Primary season is almost over, and as you may have heard, the Republican establishment mostly won. Other than the shocking defeat of House Majority Leader Eric Cantor, GOP incumbents largely survived primary challenges, and the candidates preferred by party strategists and moneymen in Washington won their nominations.
Plenty of factors account for this outcome, from dimming enthusiasm for the Tea Party nationally to the establishment’s newly aggressive tactics. But a big one is the candidates themselves. In many big races, the establishment and Tea Party weren’t really at odds. Republican voters coalesced around hybrid candidates who could appeal to the country-club crowd and the "Don’t Tread On Me" flag-waver alike. For these candidates, the Republican civil war ended not in a surrender but a truce.

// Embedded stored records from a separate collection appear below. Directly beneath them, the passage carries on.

===== src/hw/rtl/lmlf_cos_div.sv =====
module lmlf_cos_div
	import lmlf_pkg::*;
(
	input  logic               clk,
	input  logic               arst_n,
	input  logic               en,
	input  logic               in_vld,
	input  smp_t               in_smp,
	output logic               out_vld,
	output smp_t               out_smp,
	output logic signed [16:0] out_cos
);

	localparam int STEPS = COS_FRAC_BITS;

	logic [STEPS:0]   vld_s;
	logic [63:0]      rem_s [STEPS+1];
	logic [STEPS-1:0] quo_s [STEPS+1];
	logic             neg_s [STEPS+1];
	logic             ovf_s [STEPS+1];
	smp_t             smp_s [STEPS+1];

	logic [31:0] dmag;
	logic        ovf;
	logic [64:0] dbl  [1:STEPS];
	logic [64:0] diff [1:STEPS];
	logic [15:0] mag16;
	logic [16:0] mag17;

	always_comb begin
		dmag = in_smp.dot[31] ? 32'(-in_smp.dot) : 32'(in_smp.dot);
		ovf  = {16'd0, dmag, 16'd0} >= in_smp.prod;
		for (int i = 1; i <= STEPS; i++) begin
			dbl[i]  = {rem_s[i-1], 1'b0};
			diff[i] = dbl[i] - {1'b0, smp_s[i-1].prod};
		end
	end

	always_ff @(posedge clk or negedge arst_n) begin
		if (!arst_n) begin
			vld_s <= '0;
		end else if (en) begin
			vld_s <= {vld_s[STEPS-1:0], in_vld};
		end
	end

	always_ff @(posedge clk) begin
		if (en) begin
			rem_s[0] <= ovf ? 64'd0 : {16'd0, dmag, 16'd0};
			quo_s[0] <= '0;
			neg_s[0] <= in_smp.dot[31];
			ovf_s[0] <= ovf;
			smp_s[0] <= in_smp;
			for (int i = 1; i <= STEPS; i++) begin
				rem_s[i] <= diff[i][64] ? dbl[i][63:0] : diff[i][63:0];
				quo_s[i] <= {quo_s[i-1][STEPS-2:0], !diff[i][64]};
				neg_s[i] <= neg_s[i-1];
				ovf_s[i] <= ovf_s[i-1];
				smp_s[i] <= smp_s[i-1];
			end
		end
	end

	always_comb begin
		mag16   = ovf_s[STEPS] ? 16'h8000 : {1'b0, quo_s[STEPS]};
		mag17   = {1'b0, mag16};
		out_cos = neg_s[STEPS] ? $signed(-mag17) : $signed(mag17);
	end

	assign out_vld = vld_s[STEPS];
	assign out_smp = smp_s[STEPS];

endmodule
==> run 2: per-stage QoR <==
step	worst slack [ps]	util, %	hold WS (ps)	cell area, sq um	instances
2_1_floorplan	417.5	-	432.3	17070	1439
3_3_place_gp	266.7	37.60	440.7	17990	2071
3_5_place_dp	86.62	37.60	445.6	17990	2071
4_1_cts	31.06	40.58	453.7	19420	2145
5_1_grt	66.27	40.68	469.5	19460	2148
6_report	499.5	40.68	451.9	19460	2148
### src/rtl/su8_pkg.sv
// Shared types, codes and helpers for the strict UTF-8 decoder.
package su8_pkg;

  localparam int unsigned QDepth = 2;
  localparam int unsigned QCntW  = $clog2(QDepth + 1);
  localparam int unsigned QPtrW  = $clog2(QDepth);

  localparam logic [1:0] StChar  = 2'd0;
  localparam logic [1:0] StError = 2'd1;
  localparam logic [1:0] StEnd   = 2'd2;

  localparam logic [20:0] CpMin2   = 21'd128;
  localparam logic [20:0] CpMin3   = 21'd2048;
  localparam logic [20:0] CpMin4   = 21'd65536;
  localparam logic [20:0] CpSurLo  = 21'd55296;
  localparam logic [20:0] CpSurHi  = 21'd57343;
  localparam logic [20:0] CpMax    = 21'd1114111;

  typedef enum logic [2:0] {
    CLS_ASCII   = 3'd0,
    CLS_LEAD2   = 3'd1,
    CLS_LEAD3   = 3'd2,
    CLS_LEAD4   = 3'd3,
    CLS_CONT    = 3'd4,
    CLS_INVALID = 3'd5,
    CLS_EOS     = 3'd6
  } cls_e;

  typedef struct packed {
    cls_e       cls;
    logic [6:0] bits;
  } qent_t;

  typedef struct packed {
    logic full;
    logic empty;
  } qstat_t;

  function automatic logic value_ok(input logic [1:0] len, input logic [20:0] v);
    logic ok;
    ok = 1'b0;
    case (len)
      2'd1:    ok = (v >= CpMin2);
      2'd2:    ok = (v >= CpMin3) && ((v < CpSurLo) || (v > CpSurHi));
      2'd3:    ok = (v >= CpMin4) && (v <= CpMax);
      default: ok = 1'b0;
    endcase
    return ok;
  endfunction

endpackage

Take Ben Sasse. A Harvard graduate and former Bush administration official, Sasse made his first run for office this year, seeking the Republican nomination for the open U.S. Senate seat in Nebraska. Sasse’s resume was that of a technocrat: It included helping craft the Medicare Part D program and giving a TEDx talk about higher education. Yet he ran as a full-throated Tea Partier, earning endorsements from the Tea Party Express, the Senate Conservatives Fund, FreedomWorks, and the Club for Growth—basically all the national groups that have so bedeviled the mainstream GOP in recent years. Two weeks before the election, he held a rally with Ted Cruz and Sarah Palin. The primary was expected to be close, but Sasse ended up winning by 27 points.